Increasingly, the Greens are the adults in the room
As the Lothian MSP and longtime stalwart for Scottish community land and housing reform, Andy Wightman took the floor of the Holyrood chamber, a look of exasperation ran across his face. Three days earlier on 19th May all three of his rent control amendments to the Scottish Coronavirus bill, a package of emergency measures put together by the Scottish government, were defeated by a pro-landlord (and in some cases landlords themselves) bloc of SNP and Scottish Tory MSPs. Juddering with frustration, Wightman delivered an impassioned rebuttal to the Scottish government’s Housing minister, Kevin Stewart, who had previously told him in a condescending manner, perhaps indicative of a party in power for thirteen years, to pipe down. “They do not represent the interests of tenants”, Wightman declared in reference to the propertied interests Stewart had been parroting; “they are landlords!” In under a minute the Green MSP and spokesperson for local government, land and housing, had given the house a much-needed introductory lesson in class politics.
The rejection of rent controls and other emergency measures to stop evictions by SNP MSPs was undoubtedly a sad moment for progressive Scottish politics. The director of the anti-homelessness charity Shelter said in response to the defeated amendments: “it is hard to see now what is going to prevent a tidal wave of evictions sweeping people into homelessness services which were barely coping before the pandemic.” Many on the nationalists’ left flank were outraged with the SNP trade union group leader Rory Steel claiming online that he “[could not] understand why [the] SNP didn’t back a single of Andy Wightman’s amendments”.
As disappointing as the move was, it should not be entirely surprising given the party's often cosy rapport with the private rental sector in the past. Days after the vote the former SNP MP George Kerevan pointed to the revolving-door relationship between the Scottish government and the housing industry. Back in 2014 Nicola Sturgeon appointed the industry man Gerry More as its ‘Private Rental Sector Champion’, a post that involved securing public money for new investments in the private rental sector. Two years later in 2016 More lobbied MSPs in order to stop the Private Housing (Tenancies) (Scotland) Bill from introducing rent controls in Scotland.
The point here is not to totally trash the SNP’s progressive credentials nor to deny the very real, concrete good that the party has done for Scotland which ranges from banning fracking to abolishing prescription charges and redistributing income via changes to the tax system.
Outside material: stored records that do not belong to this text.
--- src/rtl/ert_pkg.sv ---
`timescale 1ns / 1ps
// ----------------------------------------------------------------------------
// ert_pkg
// Shared types and constants of the echo request tracker: item layouts,
// kind, type and status codes, register indexes and controller commands.
// ----------------------------------------------------------------------------
package ert_pkg;

  // default depth of the pending request table
  localparam int unsigned PENDING_ENTRIES_DEF = 8;

  // configuration port
  localparam int unsigned CFG_INDEX_W = 8;
  localparam int unsigned CFG_DATA_W  = 32;
  localparam logic [CFG_INDEX_W-1:0] REG_REPLY_ENABLE = 8'd0;
  localparam logic [CFG_INDEX_W-1:0] REG_AGE_LIMIT    = 8'd1;
  localparam logic [31:0]            AGE_LIMIT_RESET  = 32'd1000;

  // packet header length and message types
  localparam logic [15:0] HEADER_BYTES      = 16'd8;
  localparam logic [7:0]  TYPE_ECHO_REPLY   = 8'd0;
  localparam logic [7:0]  TYPE_UNREACH      = 8'd3;
  localparam logic [7:0]  TYPE_ECHO_REQUEST = 8'd8;

  // item kinds
  typedef enum logic [1:0] {
    KIND_TICK       = 2'd0,
    KIND_SEND_REQ   = 2'd1,
    KIND_SEND_REPLY = 2'd2,
    KIND_RX_PACKET  = 2'd3
  } kind_t;

  // result status
  typedef enum logic [1:0] {
    STATUS_OK    = 2'd0,
    STATUS_ERROR = 2'd1,
    STATUS_SHORT = 2'd2
  } status_t;

  // input item, first field in the highest bits
  typedef struct packed {
    logic [31:0] source_addr;
    logic [15:0] pkt_length;
    logic [7:0]  msg_type;
    logic [15:0] echo_seq;
    logic [15:0] echo_id;
    logic [15:0] elapsed;
  } in_item_t;

  // result item, first field in the highest bits
  typedef struct packed {
    logic [31:0] errors_seen;
    logic [31:0] unreach_seen;
    logic [31:0] replies_seen;
    logic [31:0] requests_sent;
    logic [31:0] reply_rtt_ms;
    logic [15:0] reply_seq;
    logic [31:0] reply_from;
  } out_item_t;

  localparam int unsigned IN_TDATA_W  = $bits(in_item_t);
  localparam int unsigned OUT_TDATA_W = $bits(out_item_t);
  localparam int unsigned OUT_TUSER_W = 3;

  // controller to datapath commands
  typedef struct packed {
    logic load;
    logic eval;
    logic commit;
  } dp_cmd_t;

endpackage

--- src/rtl/ert_ctrl.sv ---
`timescale 1ns / 1ps
// ----------------------------------------------------------------------------
// ert_ctrl
// Sequencer of the tracker: takes an item, runs the table lookup, then
// commits the update and the result once the output register is free.
// ----------------------------------------------------------------------------
module ert_ctrl (
  input  logic            clk,
  input  logic            rst,
  input  logic            s_tvalid,
  output logic            s_tready,
  output logic            m_tvalid,
  input  logic            m_tready,
  output ert_pkg::dp_cmd_t cmd
);
  import ert_pkg::*;

  typedef enum logic [2:0] {
    S_IDLE   = 3'b001,
    S_EVAL   = 3'b010,
    S_COMMIT = 3'b100
  } state_t;

  state_t state;
  state_t state_next;
  logic   out_valid;
  logic   commit_ok;

  assign s_tready  = (state == S_IDLE);
  assign m_tvalid  = out_valid;
  assign commit_ok = (state == S_COMMIT) && (!out_valid || m_tready);

  assign cmd.load   = s_tvalid && s_tready;
  assign cmd.eval   = (state == S_EVAL);
  assign cmd.commit = commit_ok;

  // next state
  always_comb begin
    state_next = state;
    unique case (state)
      S_IDLE:   if (s_tvalid) state_next = S_EVAL;
      S_EVAL:   state_next = S_COMMIT;
      S_COMMIT: if (commit_ok) state_next = S_IDLE;
      default:  state_next = S_IDLE;
    endcase
  end

  always_ff @(posedge clk) begin
    if (rst) begin
      state <= S_IDLE;
    end else begin
      state <= state_next;
    end
  end

  // output register occupancy
  always_ff @(posedge clk) begin
    if (rst) begin
      out_valid <= 1'b0;
    end else if (commit_ok) begin
      out_valid <= 1'b1;
    end else if (m_tready) begin
      out_valid <= 1'b0;
    end
  end

endmodule

--- src/rtl/ert_datapath.sv ---
`timescale 1ns / 1ps
// ----------------------------------------------------------------------------
// ert_datapath
// Pending request table, configuration registers, wrapping counters and
// the result register. Lookup is registered in one step, update in the next.
// ----------------------------------------------------------------------------
module ert_datapath #(
  parameter int unsigned PENDING_ENTRIES = ert_pkg::PENDING_ENTRIES_DEF
) (
  input  logic                                clk,
  input  logic                                rst,
  input  ert_pkg::dp_cmd_t                    cmd,
  input  ert_pkg::kind_t                      in_kind,
  input  ert_pkg::in_item_t                   in_item,
  input  logic                                cfg_we,
  input  logic [ert_pkg::CFG_INDEX_W-1:0]     cfg_index,
  input  logic [ert_pkg::CFG_DATA_W-1:0]      cfg_data,
  output ert_pkg::out_item_t                  out_item,
  output ert_pkg::status_t                    out_status,
  output logic                                out_matched
);
  import ert_pkg::*;

  localparam int unsigned N     = PENDING_ENTRIES;
  localparam int unsigned CNT_W = $clog2(N + 1);
  localparam logic [N-1:0] ONE_N = N'(1);

  // configuration
  logic        reply_enable;
  logic [31:0] age_limit;

  // captured item
  kind_t    kind_q;
  in_item_t item_q;

  // table
  logic [N-1:0] entry_valid;
  logic [15:0]  entry_ident [N];
  logic [31:0]  entry_age   [N];

  // lookup
  logic [N-1:0]     match_vec;
  logic [N-1:0]     expire_vec;
  logic [N-1:0]     free_vec;
  logic [N-1:0]     match_low;
  logic [N-1:0]     free_low;
  logic [31:0]      rtt_mux;
  logic [N-1:0]     match_sel_q;
  logic [N-1:0]     free_sel_q;
  logic [N-1:0]     expire_q;
  logic [CNT_W-1:0] expire_cnt_q;
  logic [31:0]      rtt_q;
  logic             hit_q;

  // counters
  logic [31:0] request_counter;
  logic [31:0] reply_counter;
  logic [31:0] unreach_counter;
  logic [31:0] error_counter;
  logic [31:0] request_counter_next;
  logic [31:0] reply_counter_next;
  logic [31:0] unreach_counter_next;
  logic [31:0] error_counter_next;

  // commit decisions
  status_t status_c;
  logic    do_tick;
  logic    do_claim;
  logic    do_release;
  logic    inc_req;
  logic    inc_rep;
  logic    inc_unr;

  // configuration writes
  always_ff @(posedge clk) begin
    if (rst) begin
      reply_enable <= 1'b1;
      age_limit    <= AGE_LIMIT_RESET;
    end else if (cfg_we) begin
      if (cfg_index == REG_REPLY_ENABLE) reply_enable <= cfg_data[0];
      if (cfg_index == REG_AGE_LIMIT)    age_limit    <= cfg_data[31:0];
    end
  end

  // item capture
  always_ff @(posedge clk) begin
    if (cmd.load) begin
      kind_q <= in_kind;
      item_q <= in_item;
    end
  end

  // per-entry compares
  always_comb begin
    for (int i = 0; i < N; i++) begin
      match_vec[i]  = entry_valid[i] && (entry_ident[i] == item_q.echo_id);
      expire_vec[i] = entry_valid[i] && (entry_age[i] >= age_limit);
    end
    free_vec  = ~entry_valid;
    match_low = match_vec & (~match_vec + ONE_N);
    free_low  = free_vec & (~free_vec + ONE_N);
  end

  // age of the selected entry
  always_comb begin
    rtt_mux = '0;
    for (int i = 0; i < N; i++) begin
      rtt_mux = rtt_mux | (entry_age[i] & {32{match_low[i]}});
    end
  end

  // lookup register
  always_ff @(posedge clk) begin
    if (cmd.eval) begin
      match_sel_q  <= match_low;
      free_sel_q   <= free_low;
      expire_q     <= expire_vec;
      expire_cnt_q <= CNT_W'($countones(expire_vec));
      rtt_q        <= rtt_mux;
      hit_q        <= |match_vec;
    end
  end

  // dispatch by kind and message type
  always_comb begin
    status_c   = STATUS_OK;
    do_tick    = 1'b0;
    do_claim   = 1'b0;
    do_release = 1'b0;
    inc_req    = 1'b0;
    inc_rep    = 1'b0;
    inc_unr    = 1'b0;
    unique case (kind_q)
      KIND_TICK: do_tick = 1'b1;
      KIND_SEND_REQ: begin
        do_claim = 1'b1;
        inc_req  = 1'b1;
      end
      KIND_SEND_REPLY: begin
        if (reply_enable) inc_rep = 1'b1;
        else status_c = STATUS_ERROR;
      end
      KIND_RX_PACKET: begin
        if (item_q.pkt_length < HEADER_BYTES) begin
          status_c = STATUS_SHORT;
        end else if (item_q.msg_type == TYPE_ECHO_REQUEST) begin
          if (reply_enable) inc_rep = 1'b1;
          else status_c = STATUS_ERROR;
        end else if (item_q.msg_type == TYPE_ECHO_REPLY) begin
          do_release = hit_q;
          inc_rep    = hit_q;
        end else if (item_q.msg_type == TYPE_UNREACH) begin
          inc_unr = 1'b1;
        end else begin
          status_c = STATUS_ERROR;
        end
      end
      default: status_c = STATUS_ERROR;
    endcase
  end

  // counter next values
  always_comb begin
    request_counter_next = request_counter + {31'd0, inc_req};
    reply_counter_next   = reply_counter + {31'd0, inc_rep};
    unreach_counter_next = unreach_counter + {31'd0, inc_unr};
    error_counter_next   = error_counter;
    if (do_tick) error_counter_next = error_counter + 32'(expire_cnt_q);
  end

  always_ff @(posedge clk) begin
    if (rst) begin
      request_counter <= '0;
      reply_counter   <= '0;
      unreach_counter <= '0;
      error_counter   <= '0;
    end else if (cmd.commit) begin
      request_counter <= request_counter_next;
      reply_counter   <= reply_counter_next;
      unreach_counter <= unreach_counter_next;
      error_counter   <= error_counter_next;
    end
  end

  // entry valid bits
  always_ff @(posedge clk) begin
    if (rst) begin
      entry_valid <= '0;
    end else if (cmd.commit) begin
      for (int i = 0; i < N; i++) begin
        if (do_tick && expire_q[i]) entry_valid[i] <= 1'b0;
        if (do_claim && free_sel_q[i]) entry_valid[i] <= 1'b1;
        if (do_release && match_sel_q[i]) entry_valid[i] <= 1'b0;
      end
    end
  end

  // entry id and age, aging saturates at all ones
  always_ff @(posedge clk) begin
    logic [32:0] sum;
    if (cmd.commit) begin
      for (int i = 0; i < N; i++) begin
        sum = {1'b0, entry_age[i]} + {17'd0, item_q.elapsed};
        if (do_tick && entry_valid[i] && !expire_q[i]) begin
          entry_age[i] <= sum[32] ? 32'hFFFF_FFFF : sum[31:0];
        end
        if (do_claim && free_sel_q[i]) begin
          entry_ident[i] <= item_q.echo_id;
          entry_age[i]   <= '0;
        end
      end
    end
  end

  // result register
  always_ff @(posedge clk) begin
    if (cmd.commit) begin
      out_status                 <= status_c;
      out_matched                <= do_release;
      out_item.reply_from        <= do_release ? item_q.source_addr : 32'd0;
      out_item.reply_seq         <= do_release ? item_q.echo_seq : 16'd0;
      out_item.reply_rtt_ms      <= do_release ? rtt_q : 32'd0;
      out_item.requests_sent     <= request_counter_next;
      out_item.replies_seen      <= reply_counter_next;
      out_item.unreach_seen      <= unreach_counter_next;
      out_item.errors_seen       <= error_counter_next;
    end
  end

endmodule

--- src/rtl/echo_request_tracker_unit.sv ---
`timescale 1ns / 1ps
// ----------------------------------------------------------------------------
// echo_request_tracker_unit
// Tracks outstanding echo requests, ages them on ticks, matches replies
// and keeps wrapping request, reply, unreachable and error counters.
// ----------------------------------------------------------------------------
// Each accepted item yields exactly one result. An item passes these steps:
// the transfer, an evaluation step in which all table entries are compared in
// parallel and the lowest match and lowest free entry are registered, and
// a commit step that updates the table and counters and loads the result
// register. A new item is taken in the cycle after the commit; the block
// takes no new item before the last one is done. The update waits only
// when the result register still holds a result that has not been taken.
// Configuration writes are always ready and must be issued while idle.
module echo_request_tracker_unit #(
  parameter int unsigned PENDING_ENTRIES = ert_pkg::PENDING_ENTRIES_DEF
) (
  input  logic                             clk,
  input  logic                             rst,
  // tdata: elapsed, echo_id, echo_seq, msg_type, pkt_length, source_addr
  input  logic [ert_pkg::IN_TDATA_W-1:0]   s_tdata,
  // tuser: kind
  input  logic [1:0]                       s_tuser,
  input  logic                             s_tvalid,
  output logic                             s_tready,
  // tdata: reply_from, reply_seq, reply_rtt_ms, requests_sent,
  //        replies_seen, unreach_seen, errors_seen
  output logic [ert_pkg::OUT_TDATA_W-1:0]  m_tdata,
  // tuser: status, reply_matched
  output logic [ert_pkg::OUT_TUSER_W-1:0]  m_tuser,
  output logic                             m_tvalid,
  input  logic                             m_tready,
  input  logic                             cfg_valid,
  output logic                             cfg_ready,
  input  logic [ert_pkg::CFG_INDEX_W-1:0]  cfg_index,
  input  logic [ert_pkg::CFG_DATA_W-1:0]   cfg_data
);
  import ert_pkg::*;

  dp_cmd_t   cmd;
  out_item_t out_item;
  status_t   out_status;
  logic      out_matched;

  assign cfg_ready = 1'b1;

  // sequencer
  ert_ctrl u_ctrl (
    .clk      (clk),
    .rst      (rst),
    .s_tvalid (s_tvalid),
    .s_tready (s_tready),
    .m_tvalid (m_tvalid),
    .m_tready (m_tready),
    .cmd      (cmd)
  );

  // table, counters and result
  ert_datapath #(
    .PENDING_ENTRIES (PENDING_ENTRIES)
  ) u_datapath (
    .clk         (clk),
    .rst         (rst),
    .cmd         (cmd),
    .in_kind     (kind_t'(s_tuser)),
    .in_item     (in_item_t'(s_tdata)),
    .cfg_we      (cfg_valid && cfg_ready),
    .cfg_index   (cfg_index),
    .cfg_data    (cfg_data),
    .out_item    (out_item),
    .out_status  (out_status),
    .out_matched (out_matched)
  );

  // result packing
  assign m_tdata = out_item;
  assign m_tuser = {out_matched, out_status};

endmodule
--- config.mk ---
export PLATFORM = sky130hd
export DESIGN_NAME = echo_request_tracker_unit
export DESIGN_NICKNAME = d
export VERILOG_FILES = /design/src/rtl/ert_pkg.sv /design/src/rtl/ert_ctrl.sv /design/src/rtl/ert_datapath.sv /design/src/rtl/echo_request_tracker_unit.sv
export SDC_FILE = /design/constraint.sdc
export NUM_CORES = 2
export LEC_CHECK = 0
export BUFFER_PORTS_ARGS = -buffer_cell sky130_fd_sc_hd__buf_2
export CAP_MARGIN = 30
export CORE_MARGIN = 3
export CORE_UTILIZATION = 40
export DETAILED_ROUTE_END_ITERATION = 10
export PLACE_DENSITY = 0.54
export SETUP_SLACK_MARGIN = 0.4
export SLEW_MARGIN = 20
export SYNTH_ARGS = -nofsm -noshare
export SYNTH_HDL_FRONTEND = slang
export SYNTH_SLANG_ARGS = --single-unit
export TNS_END_PERCENT = 100
--- constraint.sdc ---
create_clock -name clk -period 10.2 [get_ports clk]
set_input_delay 2.04 -clock clk [delete_from_list [all_inputs] [get_ports clk]]
set_output_delay 2.04 -clock clk [all_outputs]
set_load 0.01 [all_outputs]
==> run_results.csv <==
group,metric,value,unit
clocking,cts_hold_buffers,0,
critical_path,crit_slowest_cell,"dfxtp_1",
synth,ys_top_cells_by_area,"edfxtp_1 (43%), ha_1 (9.8%), dfxtp_1 (8.0%)",
synth,synthDistinctLibCells,81,
synth,ys_async_sr_fraction,0,
detailed_routing,wire_per_inst,20.7,um
cells_and_area,design_area,58900,um^2
detailed_routing,viasPerCell,5.52,
worst_hold_path,hold_path_class,"register to register",
critical_path,endpoint_kind,"register",
clocking,postCtsSetupRepairBufs,0,
grt,grt_usage,0.210,
cells_and_area,final-seq-area,25900,um^2
timing,worstMarginPinSlew,954,ps
synth,syn_inst,4791,
critical_path,worstSetupPathType,"register to register",
cells_and_area,nets,5696,
worst_hold_path,worstHoldPathCells,2,
cells_and_area,fillers,11900,
critical_path,r2r_cells,17,
synth,yosysWarnings,0,
critical_path,slowest_delay,750,ps
power_and_ir_drop,p_per_area,147,nW/um^2
grt,grt_pass1_vias,36800,
synth,synth_area_leader_cell,"edfxtp_1",
clocking,cts_tree,"yes",
floorplanning,row_count,130,
grt,antenna_found_initial,4,
synth,ys_seq_area_frac,0.505,
synth,synthDominantCellAreaShare,0.425,
detailed_routing,remaining_drc_errors,0,
place,placed_area,55100,um^2
timing,final_max_slew_viol_count,0,
power_and_ir_drop,irDropWorstVdd,0.125,mV
power_and_ir_drop,p_leak,0.0223,uW
place,gp_congestion,0.898,
place,port_buffers,360,
timing,rsz0062_at_grt,"false",
timing,setup_tns,0,ps
detailed_routing,ant_nets,0,
floorplanning,start_util,0.406,
detailed_routing,vias,38000,
critical_path,worstPathRequired,10640,ps
place,hpwl,105000,um
cells_and_area,drive_gt1_frac,0.126,
cells_and_area,area_growth,14.8,%
critical_path,arrival,6030,ps
synth,syn_area_per_cell,10.7,um^2
clocking,htreeDepth,3,
cells_and_area,multi_input_area,24300,um^2
floorplanning,core,127000,um^2
floorplanning,die_h,364,um
timing,fmax,179,MHz
clocking,clkTransAtPathRegs,60,ps
power_and_ir_drop,power.total,8670,uW
run,drv_cap,0,
timing,clock_skew,21.7,ps
critical_path,critical_path.startpoint_type,"register",
clocking,cts.sinks,932,
synth,synth_common_cells,"edfxtp_1 (727), a21oi_1 (427), nand2_1 (405), ha_1 (400), nor2_1 (335)",
critical_path,cp_max_fo,9,
clocking,cts_resized,0,
synth,yosysMostFrequentCell,"edfxtp_1",
timing,period_minus_slack,5600,ps
synth,synth-seq-cells,932,
synth,syn_area,51300,um^2
grt,grt_pass1_wl,217000,um
clocking,ctsLongestPathBuffers,3,
timing,finalCritPeriodShare,0.549,
floorplanning,pin_count,365,
detailed_routing,drt_iter0_drc,2491,
synth,synth_edf_count,727,
detailed_routing,drt_wl_total,142000,um
synth,synth_flop_cell,"edfxtp_1",
run_status,status,"completed",
grt,grt_overflow,0,
timing,hold_viol_final,0,
critical_path,path_cells,"ha_1 -> nand2b_1 -> a21o_1 -> a21o_1 -> a21oi_1 -> o211ai_1 -> a221o_1 -> a2111oi_1 -> o41ai_1 -> clkbuf_2 -> ha_1 -> inv_1 -> fa_1 -> inv_1 -> fa_1 -> ha_1 -> fa_1",
grt,grt_max_degree,115,
detailed_routing,first_pass_iters,5,
timing,finalSetupViolCount,0,
floorplanning,die_area,133000,um^2
clocking,clock-root-buffer,"clkbuf_16",
clocking,cts_buffers,107,
timing,hold_slack,456,ps
synth,synth_nets,5355,
floorplanning,dieWidth,364,um
timing,maxSlewHeadroom,0.364,
clocking,worstSkewPairLatency,700,ps
==> cell usage in the layout (no fill, tap or decap), types with 35 or more instances in the layout <==
| cell | n |
|---|---|
| ha_1 | 400 |
| nand2_1 | 405 |
| o2111ai_1 | 36 |
| a211oi_1 | 79 |
| edfxtp_1 | 727 |
| nor2_1 | 328 |
| a21o_1 | 120 |
| nor3_1 | 89 |
| a21oi_1 | 420 |
| buf_4 | 59 |
| and3_1 | 91 |
| dfxtp_1 | 205 |
| a31oi_1 | 60 |
| o21ai_0 | 163 |
| inv_1 | 141 |
| nor4_1 | 37 |
| and2_1 | 103 |
| or3_1 | 46 |
| nand2b_1 | 36 |
| xnor2_1 | 217 |
| o21a_1 | 35 |
| buf_2 | 360 |
| xor2_1 | 248 |
| clkbuf_16 | 110 |
| nand4_1 | 102 |
| nand3_1 | 150 |
==> layer usage <==
metal | vias to the layer above | track usage | wire (um)
met5 | - | 0 | 11
met4 | 2 | 0.0545 | 3600
met3 | 181 | 0.0297 | 6950
met2 | 846 | 0.343 | 65800
met1 | 18500 | 0.294 | 66100
li1 | 18500 | - | -
==> worst paths after layout <==
path	slack, ps	end	from
max	4600	u_datapath.expire_cnt_q[2]$_DFFE_PP_	u_datapath.age_limit[0]$_SDFFE_PP0P_
min	460	u_datapath.age_limit[20]$_SDFFE_PP0P_	u_datapath.age_limit[20]$_SDFFE_PP0P_
max reg2reg	4600	u_datapath.expire_cnt_q[2]$_DFFE_PP_	u_datapath.age_limit[0]$_SDFFE_PP0P_
min reg2reg	460	u_datapath.age_limit[20]$_SDFFE_PP0P_	u_datapath.age_limit[20]$_SDFFE_PP0P_
==> state kept, by name, summed over array words and instances, names as in the netlist <==
name,count
u_datapath.expire_q,8
u_datapath.unreach_counter,32
u_datapath.rtt_q,32
u_datapath.item_q,101
u_datapath.age_limit,32
u_datapath.reply_counter,32
u_datapath.entry_age,256
u_datapath.expire_cnt_q,4
u_ctrl.state,3
u_datapath.error_counter,32
u_datapath.match_sel_q,8
u_datapath.entry_valid,8
u_datapath.request_counter,32
u_datapath.out_status,2
u_datapath.hit_q,1
u_datapath.out_item,208
u_datapath.entry_ident,128
u_datapath.free_sel_q,8
u_datapath.reply_enable,1
u_datapath.out_matched,1
u_datapath.kind_q,2
u_ctrl.m_tvalid,1
==> metrics by stage <==
step	setup slack, ps	util	instances
floorplan	751	-	4791
CTS	4500	0.465	6869
detailed placement	4510	0.436	6670
global placement	4210	0.435	6666
finish	4600	0.466	6876
global route	4380	0.466	6873
==> worst max-delay path: cells and delay by family, from the launching register on <==
kind	cells	cell delay (ps)
adder cells (fa/ha/maj)	6	2060
buffers and inverters	3	340
AO/OA/AOI/OAI	7	2020
AND/OR/NAND/NOR	1	140
flip-flops	1	750
==> area by class of cell <==
cell class,instances,share of cell area
Sequential cell,932,0.440
Clock inverter,62,0.0130
Tap cell,1650,0.0350
Multi-Input combinational cell,3520,0.412
Inverter,145,0.00941
Clock buffer,137,0.0505
Antenna cell,4,0.000170
Timing Repair Buffer,426,0.0398
==> logic make-up after synthesis <==
kind of cell / Yosys count / share of synthesized area
other: 1 / 0.0000731
adders and majority gates: 413 / 0.103
xor gates and xnor gates: 465 / 0.0794
muxes: 5 / 0.000975
DFF: 932 / 0.505
and+or+nand+nor: 1524 / 0.148
AOI/OAI and AO/OA: 1112 / 0.138
buffers and inverters: 339 / 0.0258
==> power by group <==
part           leakage [uW]  switching [uW]  internal [uW]
logic                0.0122             251            181
registers           0.00830            35.4           4120
clock network       0.00182            1620           2460
total                0.0223            1910           6760
(Power assumes the default switching activity.)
As a Corbyn-supporting Londoner that arrived in Scotland in September 2017 I was deeply impressed and won over by the reforming zeal of the nationalists’ politics as well as the hopeful and avid enthusiasm of its considerable activist base. Instead of blanket criticism, the lesson that progressives and the left in Scotland should take from the recent Holyrood rent debacle is that the SNP cannot be relied upon for everything. Whether it’s greenhouse gas emissions targets that could be more ambitious or real reform to local taxation, often a more radical voice is required. Andy Wightman’s clash with the Scottish government over his challenge to the country’s landlord class also brings up broader, more general issues with the nationalists’ brand of politics. When Mrs Sturgeon plays the populist, she likes to pin most of Scotland’s problems on the Westminster parliament which, after a decade of austerity and lost wage growth imposed from London, often rings true. This however doesn’t work quite so well when, like with the landlordism of the Holyrood government, the problem looks more homegrown.
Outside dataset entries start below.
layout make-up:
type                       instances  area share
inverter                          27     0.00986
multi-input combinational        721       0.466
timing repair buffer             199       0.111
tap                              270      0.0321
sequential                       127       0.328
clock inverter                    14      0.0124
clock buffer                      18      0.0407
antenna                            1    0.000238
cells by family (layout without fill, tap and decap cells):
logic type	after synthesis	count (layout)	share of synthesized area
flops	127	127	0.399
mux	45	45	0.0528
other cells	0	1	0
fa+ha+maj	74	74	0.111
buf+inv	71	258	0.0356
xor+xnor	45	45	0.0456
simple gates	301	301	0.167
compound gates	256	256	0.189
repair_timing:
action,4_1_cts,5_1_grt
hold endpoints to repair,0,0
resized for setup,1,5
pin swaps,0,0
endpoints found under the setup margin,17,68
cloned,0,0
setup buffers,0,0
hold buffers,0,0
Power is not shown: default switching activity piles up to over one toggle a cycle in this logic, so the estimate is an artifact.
This might suggest an avenue of possibility for Scottish Labour, which since 2017 has been led by Richard Leonard, a self-described ‘radical’ and ‘socialist’. At the launch of his campaign ahead of the general election last year he promised an “economy that works for all” and, borrowing an archetypal slogan of the independence movement he declared “another Scotland is possible”. The trouble, however with Leonard’s use of such lofty rhetoric involves a perennial flaw in the party’s politics north of the border and something that appeared glaringly obvious to me when I drifted away from my old Labour loyalties. It promises progressive change to the Scottish people and then rejects the most practical and immediate way of delivering it: self-government. Since Scotland’s largest trade union, Unison, voted to back another independence referendum back in February, Leonard has only doubled down on his opposition to self-determination and as ever the party seems more interested in a slavish adherence to unionism than it is with socialism or class. With 54% of Scots now backing independence according to one poll, one has to ask whether the Labour leader is occupying the same political reality as everyone else.
This all brings us back to Mr Wightman’s party: the Scottish Greens, and where my own political allegiances have now wound up at. Between the dogmatic unionism of Labour and the at times, lacking governance of the SNP, green voices at Holyrood have provided an invaluable influence. Being a radicalizing force on the left of Scottish politics and the independence movement, the Greens have managed to secure a number of vitally important policy concessions from the Scottish government. Through a confidence and supply arrangement with the SNP since 2016 local government has been given £428 million of extra funding, low-earners have been given a tax cut paid for by the wealthiest and climate change targets have been considerably strengthened. With a view to the momentous Holyrood elections next year, progressive Scotland should take note.